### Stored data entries
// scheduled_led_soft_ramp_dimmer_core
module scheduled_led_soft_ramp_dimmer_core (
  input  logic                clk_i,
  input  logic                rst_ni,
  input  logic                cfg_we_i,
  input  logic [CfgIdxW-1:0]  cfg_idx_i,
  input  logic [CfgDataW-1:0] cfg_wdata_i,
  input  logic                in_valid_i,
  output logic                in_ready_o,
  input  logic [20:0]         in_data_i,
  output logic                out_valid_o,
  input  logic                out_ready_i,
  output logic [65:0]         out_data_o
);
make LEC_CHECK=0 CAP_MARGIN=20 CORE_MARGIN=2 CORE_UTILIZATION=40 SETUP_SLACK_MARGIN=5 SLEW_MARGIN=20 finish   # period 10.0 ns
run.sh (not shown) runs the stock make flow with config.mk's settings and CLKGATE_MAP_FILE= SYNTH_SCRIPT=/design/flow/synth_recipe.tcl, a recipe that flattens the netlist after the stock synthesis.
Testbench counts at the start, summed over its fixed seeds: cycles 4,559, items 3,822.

### The task
In the data above, find each line that has the word "logic" and copy it out.

### Task output
  input  logic                clk_i,
  input  logic                rst_ni,
  input  logic                cfg_we_i,
  input  logic [CfgIdxW-1:0]  cfg_idx_i,
  input  logic [CfgDataW-1:0] cfg_wdata_i,
  input  logic                in_valid_i,
  output logic                in_ready_o,
  input  logic [20:0]         in_data_i,
  output logic                out_valid_o,
  input  logic                out_ready_i,
  output logic [65:0]         out_data_o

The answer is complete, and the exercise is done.